There is one caveat: we have recorded what people say they would do in the (currently) abstract circumstances of available good care; it is not certain, until empirically tested, which we hope later to do, that they will actually do it when the opportunity becomes real. Regardless of this, and a sixth point of interest, WTP is an expression of burden that probably captures more elements of it than either HRQoL or disability measures.

We have something more to say about headache care in Georgia. During the survey, we received the impression that headache was not considered, by those affected, an important medical problem. The majority of respondents considered their headaches, whether MIG or TTH, to be a natural part of their lives; people were surprised to learn that headache could be treated effectively.

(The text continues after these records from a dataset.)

$ cat config.mk
export PLATFORM = sky130hd
export DESIGN_NAME = serial_mem_cmd_ctrl_flat
export DESIGN_NICKNAME = d
export VERILOG_FILES = /design/src/rtl/serial_mem_cmd_ctrl_if.sv /design/src/rtl/serial_mem_cmd_ctrl.sv /design/src/flat_wrapper.sv
export SDC_FILE = /design/constraint.sdc
export NUM_CORES = 1
export LEC_CHECK = 0
export CORE_MARGIN = 5
export CORE_UTILIZATION = 30
export CTS_CLUSTER_DIAMETER = 40
export CTS_CLUSTER_SIZE = 25
export DETAILED_ROUTE_END_ITERATION = 10
export DONT_BUFFER_PORTS = 1
export GPL_ROUTABILITY_DRIVEN = 0
export MAX_ROUTING_LAYER = met4
export REMOVE_ABC_BUFFERS = 1
export SETUP_SLACK_MARGIN = 0.15
export SLEW_MARGIN = 15
export SYNTH_ARGS = -nofsm -noshare
export SYNTH_HDL_FRONTEND = slang
export SYNTH_SLANG_ARGS = --single-unit
$ cat constraint.sdc
create_clock -name clk -period 4.7 [get_ports clk]
set_clock_uncertainty 0.2 [all_clocks]
set_input_delay 0 -clock clk [delete_from_list [all_inputs] [get_ports clk]]
set_output_delay 0 -clock clk [all_outputs]
set_load 0.02 [all_outputs]
$ cat src/rtl/serial_mem_cmd_ctrl_if.sv
// Memory-side request/response bus of serial_mem_cmd_ctrl.
// master: the command controller (issues requests); slave: the memory controller.
interface serial_mem_cmd_ctrl_if;
    logic        mem_req;
    logic        mem_we;
    logic [31:0] mem_addr;
    logic [31:0] mem_wdata;
    logic        mem_ack;
    logic        mem_rvalid;
    logic [31:0] mem_rdata;

    modport master (
        output mem_req, mem_we, mem_addr, mem_wdata,
        input  mem_ack, mem_rvalid, mem_rdata
    );

    modport slave (
        input  mem_req, mem_we, mem_addr, mem_wdata,
        output mem_ack, mem_rvalid, mem_rdata
    );
endinterface

$ cat src/rtl/serial_mem_cmd_ctrl.sv
// Serial command sequencer for HyperRAM accesses.
// Assembles 5-byte frames (cmd + 32-bit payload, MSB first) from the byte
// receiver, issues single-word read/write requests on the memory bus and
// streams the response bytes to the byte transmitter.
// Optional build macro: SERIAL_MEM_AUTO_INC_EN -- address register advances
// by 4 after every completed (non timed-out) memory access.
module serial_mem_cmd_ctrl #(
    parameter int FRAME_GAP   = 1000,  // 1..65535
    parameter int MEM_TIMEOUT = 256    // 1..65535
) (
    input  logic                          clk,
    input  logic                          reset_n,
    input  logic                          rx_strb,
    input  logic [7:0]                    rx_data,
    output logic                          tx_strb,
    output logic [7:0]                    tx_data,
    input  logic                          tx_busy,
    serial_mem_cmd_ctrl_if.master         mem,
    output logic                          busy,
    output logic [7:0]                    err_cnt
);

`ifdef SERIAL_MEM_AUTO_INC_EN
    localparam bit AUTO_INC = 1'b1;
`else
    localparam bit AUTO_INC = 1'b0;
`endif

    localparam logic [15:0] GAP_LAST = 16'(FRAME_GAP - 1);
    localparam logic [15:0] TO_LAST  = 16'(MEM_TIMEOUT - 1);

    localparam logic [7:0] CMD_SET_ADDR  = 8'h01;
    localparam logic [7:0] CMD_SET_WDATA = 8'h02;
    localparam logic [7:0] CMD_WRITE     = 8'h03;
    localparam logic [7:0] CMD_READ      = 8'h04;
    localparam logic [7:0] CMD_GET_ADDR  = 8'h05;
    localparam logic [7:0] RSP_OK        = 8'h00;
    localparam logic [7:0] RSP_ERR       = 8'hEE;

    typedef enum logic [2:0] {
        ST_IDLE,
        ST_REQ,
        ST_WAIT_RD,
        ST_TX_BYTE,
        ST_TX_HOLD
    } state_e;

    state_e      state_q, state_d;
    logic [39:0] frame_q, frame_d;
    logic [2:0]  byte_cnt_q, byte_cnt_d;
    logic        frame_rdy_q, frame_rdy_d;
    logic [15:0] gap_cnt_q, gap_cnt_d;
    logic [31:0] addr_q, addr_d;
    logic [31:0] wdata_q, wdata_d;
    logic [15:0] to_cnt_q, to_cnt_d;
    logic        mem_we_q, mem_we_d;
    logic [31:0] mem_addr_q, mem_addr_d;
    logic [31:0] mem_wdata_q, mem_wdata_d;
    logic        tx_strb_q, tx_strb_d;
    logic [7:0]  tx_data_q, tx_data_d;
    logic [31:0] tx_shift_q, tx_shift_d;
    logic [2:0]  tx_left_q, tx_left_d;
    logic [7:0]  err_cnt_q, err_cnt_d;

    // Per-cycle scratch values used only inside the combinational block.
    logic [1:0]  err_inc;
    logic        tx_load;
    logic [31:0] tx_word;
    logic [2:0]  tx_cnt;
    logic        acc_done;
    logic [8:0]  err_sum;

    // Frame intake, command decode, memory handshake and transmit sequencing.
    always_comb begin
        // NOTE: every signal written here gets a default first, so no path can infer a latch.
        state_d     = state_q;
        frame_d     = frame_q;
        byte_cnt_d  = byte_cnt_q;
        frame_rdy_d = 1'b0;
        gap_cnt_d   = gap_cnt_q;
        addr_d      = addr_q;
        wdata_d     = wdata_q;
        to_cnt_d    = to_cnt_q;
        mem_we_d    = mem_we_q;
        mem_addr_d  = mem_addr_q;
        mem_wdata_d = mem_wdata_q;
        tx_strb_d   = 1'b0;
        tx_data_d   = tx_data_q;
        tx_shift_d  = tx_shift_q;
        tx_left_d   = tx_left_q;
        err_inc     = 2'd0;
        tx_load     = 1'b0;
        tx_word     = 32'h0;
        tx_cnt      = 3'd0;
        acc_done    = 1'b0;

        // Byte intake only while idle; a stalled partial frame is discarded.
        if (rx_strb) begin
            if (state_q == ST_IDLE) begin
                frame_d   = {frame_q[31:0], rx_data};
                gap_cnt_d = 16'h0;
                if (byte_cnt_q == 3'd4) begin
                    byte_cnt_d  = 3'd0;
                    frame_rdy_d = 1'b1;
                end else begin
                    byte_cnt_d = byte_cnt_q + 3'd1;
                end
            end else begin
                err_inc = err_inc + 2'd1;
            end
        end else if (state_q == ST_IDLE && byte_cnt_q != 3'd0) begin
            if (gap_cnt_q == GAP_LAST) begin
                gap_cnt_d  = 16'h0;
                byte_cnt_d = 3'd0;
                err_inc    = err_inc + 2'd1;
            end else begin
                gap_cnt_d = gap_cnt_q + 16'd1;
            end
        end

        case (state_q)
            ST_IDLE: begin
                // The frame register still holds the completed frame here even
                // if a new first byte is being shifted in on this same edge.
                if (frame_rdy_q) begin
                    case (frame_q[39:32])
                        CMD_SET_ADDR:  addr_d  = frame_q[31:0];
                        CMD_SET_WDATA: wdata_d = frame_q[31:0];
                        CMD_WRITE, CMD_READ: begin
                            state_d     = ST_REQ;
                            mem_we_d    = (frame_q[39:32] == CMD_WRITE);
                            mem_addr_d  = addr_q;
                            mem_wdata_d = wdata_q;
                            to_cnt_d    = 16'h0;
                        end
                        CMD_GET_ADDR: begin
                            tx_load = 1'b1;
                            tx_word = addr_q;
                            tx_cnt  = 3'd4;
                        end
                        default: begin
                            tx_load = 1'b1;
                            tx_word = {RSP_ERR, 24'h0};
                            tx_cnt  = 3'd1;
                            err_inc = err_inc + 2'd1;
                        end
                    endcase
                end
            end
            ST_REQ: begin
                if (mem.mem_ack) begin
                    to_cnt_d = to_cnt_q + 16'd1;
                    if (mem_we_q) begin
                        tx_load  = 1'b1;
                        tx_word  = {RSP_OK, 24'h0};
                        tx_cnt   = 3'd1;
                        acc_done = 1'b1;
                    end else if (mem.mem_rvalid) begin
                        tx_load  = 1'b1;
                        tx_word  = mem.mem_rdata;
                        tx_cnt   = 3'd4;
                        acc_done = 1'b1;
                    end else begin
                        state_d = ST_WAIT_RD;
                    end
                end else if (to_cnt_q == TO_LAST) begin
                    tx_load = 1'b1;
                    tx_word = {RSP_ERR, 24'h0};
                    tx_cnt  = 3'd1;
                    err_inc = err_inc + 2'd1;
                end else begin
                    to_cnt_d = to_cnt_q + 16'd1;
                end
            end
            ST_WAIT_RD: begin
                // The timeout keeps counting from the value reached in ST_REQ.
                if (mem.mem_rvalid) begin
                    tx_load  = 1'b1;
                    tx_word  = mem.mem_rdata;
                    tx_cnt   = 3'd4;
                    acc_done = 1'b1;
                end else if (to_cnt_q == TO_LAST) begin
                    tx_load = 1'b1;
                    tx_word = {RSP_ERR, 24'h0};
                    tx_cnt  = 3'd1;
                    err_inc = err_inc + 2'd1;
                end else begin
                    to_cnt_d = to_cnt_q + 16'd1;
                end
            end
            ST_TX_BYTE: begin
                if (!tx_busy) begin
                    tx_strb_d  = 1'b1;
                    tx_data_d  = tx_shift_q[31:24];
                    tx_shift_d = {tx_shift_q[23:0], 8'h00};
                    tx_left_d  = tx_left_q - 3'd1;
                    state_d    = ST_TX_HOLD;
                end
            end
            ST_TX_HOLD: begin
                // Gives the transmitter one cycle to raise tx_busy.
                state_d = (tx_left_q != 3'd0) ? ST_TX_BYTE : ST_IDLE;
            end
            default: state_d = ST_IDLE;
        endcase

        if (tx_load) begin
            tx_shift_d = tx_word;
            tx_left_d  = tx_cnt;
            state_d    = ST_TX_BYTE;
        end

        if (AUTO_INC && acc_done) begin
            addr_d = addr_q + 32'd4;
        end

        err_sum   = {1'b0, err_cnt_q} + {7'd0, err_inc};
        err_cnt_d = err_sum[8] ? 8'hFF : err_sum[7:0];
    end

    // State and datapath registers; reset clears everything so every output reads 0 at once.
    always_ff @(posedge clk or negedge reset_n) begin
        if (!reset_n) begin
            state_q     <= ST_IDLE;
            frame_q     <= 40'h0;
            byte_cnt_q  <= 3'd0;
            frame_rdy_q <= 1'b0;
            gap_cnt_q   <= 16'h0;
            addr_q      <= 32'h0;
            wdata_q     <= 32'h0;
            to_cnt_q    <= 16'h0;
            mem_we_q    <= 1'b0;
            mem_addr_q  <= 32'h0;
            mem_wdata_q <= 32'h0;
            tx_strb_q   <= 1'b0;
            tx_data_q   <= 8'h0;
            tx_shift_q  <= 32'h0;
            tx_left_q   <= 3'd0;
            err_cnt_q   <= 8'h0;
        end else begin
            // NOTE: non-blocking assignments so every register samples pre-edge values together.
            state_q     <= state_d;
            frame_q     <= frame_d;
            byte_cnt_q  <= byte_cnt_d;
            frame_rdy_q <= frame_rdy_d;
            gap_cnt_q   <= gap_cnt_d;
            addr_q      <= addr_d;
            wdata_q     <= wdata_d;
            to_cnt_q    <= to_cnt_d;
            mem_we_q    <= mem_we_d;
            mem_addr_q  <= mem_addr_d;
            mem_wdata_q <= mem_wdata_d;
            tx_strb_q   <= tx_strb_d;
            tx_data_q   <= tx_data_d;
            tx_shift_q  <= tx_shift_d;
            tx_left_q   <= tx_left_d;
            err_cnt_q   <= err_cnt_d;
        end
    end

    assign mem.mem_req   = (state_q == ST_REQ);
    assign mem.mem_we    = mem_we_q;
    assign mem.mem_addr  = mem_addr_q;
    assign mem.mem_wdata = mem_wdata_q;
    assign tx_strb       = tx_strb_q;
    assign tx_data       = tx_data_q;
    assign busy          = (state_q != ST_IDLE);
    assign err_cnt       = err_cnt_q;

endmodule
$ cat src/flat_wrapper.sv
// flat-port wrapper written by rule: the top's interface ports become plain ports
module serial_mem_cmd_ctrl_flat 
#(
    parameter int FRAME_GAP   = 1000,             
    parameter int MEM_TIMEOUT = 256               
)
  (clk, reset_n, rx_strb, rx_data, tx_strb, tx_data, tx_busy, busy, err_cnt, mem_mem_req, mem_mem_we, mem_mem_addr, mem_mem_wdata, mem_mem_ack, mem_mem_rvalid, mem_mem_rdata);
  serial_mem_cmd_ctrl_if mem_i ();
  input  logic clk;
  input  logic reset_n;
  input  logic rx_strb;
  input  logic [7:0] rx_data;
  output logic tx_strb;
  output logic [7:0] tx_data;
  input  logic tx_busy;
  output logic busy;
  output logic [7:0] err_cnt;
  output wire logic [$bits(mem_i.mem_req)-1:0] mem_mem_req;
  output wire logic [$bits(mem_i.mem_we)-1:0] mem_mem_we;
  output wire logic [$bits(mem_i.mem_addr)-1:0] mem_mem_addr;
  output wire logic [$bits(mem_i.mem_wdata)-1:0] mem_mem_wdata;
  input wire logic [$bits(mem_i.mem_ack)-1:0] mem_mem_ack;
  input wire logic [$bits(mem_i.mem_rvalid)-1:0] mem_mem_rvalid;
  input wire logic [$bits(mem_i.mem_rdata)-1:0] mem_mem_rdata;
  assign mem_mem_req = mem_i.mem_req;
  assign mem_mem_we = mem_i.mem_we;
  assign mem_mem_addr = mem_i.mem_addr;
  assign mem_mem_wdata = mem_i.mem_wdata;
  assign mem_i.mem_ack = mem_mem_ack;
  assign mem_i.mem_rvalid = mem_mem_rvalid;
  assign mem_i.mem_rdata = mem_mem_rdata;
  serial_mem_cmd_ctrl #(.FRAME_GAP(FRAME_GAP), .MEM_TIMEOUT(MEM_TIMEOUT)) u_core (.clk(clk), .reset_n(reset_n), .rx_strb(rx_strb), .rx_data(rx_data), .tx_strb(tx_strb), .tx_data(tx_data), .tx_busy(tx_busy), .mem(mem_i), .busy(busy), .err_cnt(err_cnt));
endmodule
# [Yosys cells after proc, flatten, opt, wreduce, memory -nomap -nowiden]
# Index checks and enable logic that the tools add are counted.
[op_classes] addsub=6 eq_ne=24 muxes=70 n_bitwise=1 reduce_logical=22
[ops] op="2-to-1 mux 32 bit" count=9
[ops] op="2-to-1 mux 16 bit" count=9
[ops] op="case mux 32 bit (3 select lines)" count=1
[ops] op="case mux 32 bit (2 select lines)" count=1
[ops] op="2-to-1 mux 3 bit" count=20
[ops] op="case mux 16 bit (3 select lines)" count=1
[ops] op="adder 16 x 1 -> 16 bit (second input constant)" count=2
[ops] op="equality test 16 x 10 -> 1 bit (second input constant)" count=1
[ops] op="equality test 16 x 8 -> 1 bit (second input constant)" count=1
[ops] op="equality test 8 x 2 -> 1 bit (second input constant)" count=2
[ops] op="equality test 8 x 3 -> 1 bit (second input constant)" count=2
[ops] op="2-to-1 mux 2 bit" count=8
[ops] op="2-to-1 mux 1 bit" count=15
[ops] op="case mux 3 bit (5 select lines)" count=1
[ops] op="AND reduction 3 bit" count=4
[ops] op="nonzero test 3 bit" count=4
[ops] op="adder 8 x 2 -> 9 bit" count=1
[ops] op="!= test 3 x 2 -> 1 bit (second input constant)" count=3
[ops] op="case mux 3 bit (3 select lines)" count=1
[ops] op="equality test 8 x 1 -> 1 bit (second input constant)" count=1
[ops] op="2-to-1 mux 8 bit" count=1
[ops] op="!= test 2 x 1 -> 1 bit (second input constant)" count=4
[ops] op="AND reduction 2 bit" count=4
[ops] op="AND reduction 7 bit" count=1
[ops] op="other kinds (20)" count=26
[totals] register_bits=260 in_bits=46 elab_cells=139

# [Depth between registers and ports, before layout]
# Gate-level depths: netlist (run 1).
[logic_depth] word_depth=10 ltp_mapped=16 ltp_nobuf=16

# [Worst setup path before layout (run 1)]
# No wires, ideal clock.
[synth_path] kind="flip-flop to flip-flop" from="reg u_core.gap_cnt_q[0]" to="reg u_core.err_cnt_q[4], in the netlist u_core.err_cnt[4]" t_arrival_ns=2.987 required_time_ns=4.417 setup_slack_ns=1.430 stages_incl_launch_ff=15 path_buffers=0 cell_sequence="dfrtp_1 > ha_1 > and4b_1 > a41oi_1 > nor2_1 > ha_1 > a22o_1 > a21o_1 > ha_1 > inv_1 > fa_1 > nor2_1 > and2_1 > nand4_1 > o21ai_0"
[synth_via] elab_chain_cells=10 word_cells_on_any_way=13 classes_between="add/sub: 2; eq/ne: 1; mux: 10"
[synth_rtl] element="start, declared" line_no="serial_mem_cmd_ctrl.sv:52" source="logic [15:0] gap_cnt_q, gap_cnt_d;"
[synth_rtl] element="start signal, assigned" line_no="serial_mem_cmd_ctrl.sv:246" source="gap_cnt_q <= gap_cnt_d;"
[synth_rtl] element="equality test 16 x 10 -> 1 bit *" line_no="serial_mem_cmd_ctrl.sv:112" source="if (gap_cnt_q == GAP_LAST) begin"
[synth_rtl] element="2-to-1 mux 1 bit *" line_no="serial_mem_cmd_ctrl.sv:112"
[synth_rtl] element="2-to-1 mux 2 bit *" line_no="serial_mem_cmd_ctrl.sv:111" source="end else if (state_q == ST_IDLE && byte_cnt_q != 3'd0) begin"
[synth_rtl] element="2-to-1 mux 2 bit *" line_no="serial_mem_cmd_ctrl.sv:98" source="if (rx_strb) begin"
[synth_rtl] element="adder 2 x 1 -> 2 bit" line_no="serial_mem_cmd_ctrl.sv:145, serial_mem_cmd_ctrl.sv:170, serial_mem_cmd_ctrl.sv:186"
[synth_rtl] element="2-to-1 mux 2 bit, on equally long branches" line_no="serial_mem_cmd_ctrl.sv:166, serial_mem_cmd_ctrl.sv:182, serial_mem_cmd_ctrl.sv:126"
[synth_rtl] element="2-to-1 mux 2 bit, on equally long branches" line_no="serial_mem_cmd_ctrl.sv:177, serial_mem_cmd_ctrl.sv:125, serial_mem_cmd_ctrl.sv:151"
[synth_rtl] element="case mux 2 bit (3 select lines) *" line_no="serial_mem_cmd_ctrl.sv:121" source="case (state_q)"
[synth_rtl] element="adder 8 x 2 -> 9 bit *" line_no="serial_mem_cmd_ctrl.sv:217" source="err_sum = {1'b0, err_cnt_q} + {7'd0, err_inc};"
[synth_rtl] element="2-to-1 mux 8 bit *" line_no="serial_mem_cmd_ctrl.sv:218" source="err_cnt_d = err_sum[8] ? 8'hFF : err_sum[7:0];"
[synth_rtl] element="net u_core.err_cnt_d[4]" line_no="serial_mem_cmd_ctrl.sv:63" source="logic [7:0] err_cnt_q, err_cnt_d;"
[synth_rtl] element="end signal, assigned" line_no="serial_mem_cmd_ctrl.sv:257" source="err_cnt_q <= err_cnt_d;"
[synth_rtl] element="end, declared" line_no="serial_mem_cmd_ctrl.sv:63"
# Mark *: on every way through the listed nets, which the timed path passes. The rest lies on a longest branch.
# A chain may end at the register's enable or synchronous reset.

# [Worst setup path after layout (run 1)]
[layout_path] from="reg u_core.state_q[0]" to="reg u_core.tx_shift_q[0]"
[layout_via] elab_chain_cells=4 word_cells_on_any_way=10 classes_between="eq/ne: 4; mux: 3; reduce/logical: 3"
[layout_rtl] element="start, declared" line_no="serial_mem_cmd_ctrl.sv:48" source="state_e state_q, state_d;"
[layout_rtl] element="start signal, assigned" line_no="serial_mem_cmd_ctrl.sv:242" source="state_q <= state_d;"
[layout_rtl] element="equality test 3 x 2 -> 1 bit, or another cell as far along" line_no="serial_mem_cmd_ctrl.sv:121"
[layout_rtl] element="case mux 1 bit (3 select lines)" line_no="serial_mem_cmd_ctrl.sv:121"
[layout_rtl] element="!= test 2 x 1 -> 1 bit (no line) or nonzero test 2 bit (tied branches)"
[layout_rtl] element="AND reduction 2 bit (no line)"
[layout_rtl] element="end signal, assigned" line_no="serial_mem_cmd_ctrl.sv:255" source="tx_shift_q <= tx_shift_d;"
[layout_rtl] element="end, declared" line_no="serial_mem_cmd_ctrl.sv:61" source="logic [31:0] tx_shift_q, tx_shift_d;"
# Several ways; a longest one is shown, not always the timed one.

==> impl_metrics.tcl, run 1 <==
set metrics [dict create \
    synth_commonest_cells "dfrtp_1, mux2_2, nand2_1" \
    synth_area_leaders "dfrtp_1, mux2_2, mux2i_1, mux2_1, nand2_1" \
    fin_area_mm2 0.01418 \
    vias_per_cell 4.796 \
    layout-drive-gt1-share 0.2366 \
    synthFlopType "dfrtp_1" \
    clock.fmax_mhz 252.1 \
    fin_cells 1522 \
    min_path_type "in -> async" \
    synth_enable_flop_cells 0 \
    ff2ff_setup_slack_ns 0.73 \
    dpl.cell_count 1353 \
    drtAntennaViolNets 0 \
    grt_antenna_before_repair 1 \
    dpl_cell_area_mm2 0.01177 \
    cts_resized 0 \
    nets 1029 \
    grt.total_usage 0.1367 \
    period_share 0.8438 \
    cts_root_buf "clkbuf_16" \
    drt_iter0_markers 292 \
    yosys.cell_count.top_type "dfrtp_1" \
    arrival_ns 4.26 \
    clock_latency_ns 0.56 \
    port_buffers 0 \
    cts_buffers 47 \
    r2r_cells 9 \
    syn_avg_cell_area_um2 12.80 \
    drv_slew 0 \
    post-route-util 0.3791 \
    coreArea_mm2 0.03740 \
    clk_path_buf_depth 3 \
    rows 71 \
    outcome "complete, but fails checks" \
    drv_cap 0 \
    hold_viol 260 \
    cp.required_ns 4.99 \
    fin_crit_ns 3.966 \
    holdBufCountCts 81 \
    num_vias 7299 \
    clock_sinks 260 \
    yosysWarnings 0 \
    reg2reg_from "u_core.state_q[0]" \
    io-pin-count 130 \
    holdWs_ns -1.063 \
    setup_viol 0 \
    rsz0062_at_grt "no" \
    end_kind "flop" \
    synth-async-reset-ratio 1.000 \
    dr.pass1.iters 4 \
    synth_cells 880 \
    drc 0 \
    slew_headroom 0.2855 \
    die_y_um 203.8 \
    ys_ff_latch 260 \
    syn_to_final_growth_pct 25.85 \
    cts.clk_slew.worst_paths_ns 0.06 \
    syn-cell-area_mm2 0.01127 \
    htreeDepth 2 \
    powerDensity_mw_per_mm2 581.2 \
    dieArea_mm2 0.04153 \
    die_w_um 203.8 \
    crit_type "reg -> reg" \
    synth.distinct_cells 63 \
    ys_seq_area_frac 0.5775 \
    p_leak_nw 6.436 \
    grt-ovfl-total 0 \
    wl_per_cell_um 17.85 \
    worst_pin_slew_ns 1.072 \
    grt_pass1_vias 7842 \
    r2r_end "u_core.tx_shift_q[0]" \
    violations "hold timing" \
    start_kind "flop" \
    tritoncts "yes" \
    synth_top_area_share 0.5775 \
    synth_top_area_cell "dfrtp_1" \
    start_util 0.3013 \
    nFillCells 3595 \
    peakVddDrop_mv 0.3451 \
    grt_start_max_net_pins 261 \
    grt_pass1_wl_mm 44.16 \
    dp_hpwl_mm 16.44 \
    wl_mm 27.17 \
    path_max_fanout 25 \
    fin_tns_setup_ns 0 \
]
==> worst max-delay path, cell delays in order, from the launching register on <==
cell and delay (ns):
dfrtp_1 0.57, nor3b_1 0.27, buf_4 0.20, nand2_1 0.17
o21ai_4 0.80, buf_4 0.31, a22oi_1 0.09, dlygate4sd3_1 0.62
o21ai_1 0.07, dlygate4sd3_1 0.57
==> state kept, by name, summed over array words and instances (netlist names), 3 cells and up <==
register              count
u_core.state_q            3
u_core.mem.mem_addr      32
u_core.tx_data            8
u_core.tx_shift_q        32
u_core.tx_left_q          3
u_core.gap_cnt_q         16
u_core.addr_q            32
u_core.mem.mem_wdata     32
u_core.frame_q           40
u_core.byte_cnt_q         3
u_core.wdata_q           32
u_core.to_cnt_q          16
u_core.err_cnt            8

Many were very enthusiastic to hear that efforts were being made by Lifting The Burden [4, 5] to establish a headache service in the country. Funding of medical care in Georgia is a major issue. In the Soviet era, the State guaranteed the necessary minimum of wealth, and basic health-care services were provided with no out-of-pocket payments. Transition from this socialist system to a market economy has been accompanied by a marked socioeconomic decline for many inhabitants, and the development of significant disparities. Most people are not insured, and all costs for any treatment are out-of-pocket expenses.

In these circumstances, would people, in a poor country, pay for a service for primary headache disorders, which are not life-threatening but “only” reduce quality of life? We have found the answer to be “yes”, with the caveat referred to earlier. We assume that the answer would be the same in other similarly poor countries, and believe that efforts to introduce headache services in such countries are far from futile, and must be continued.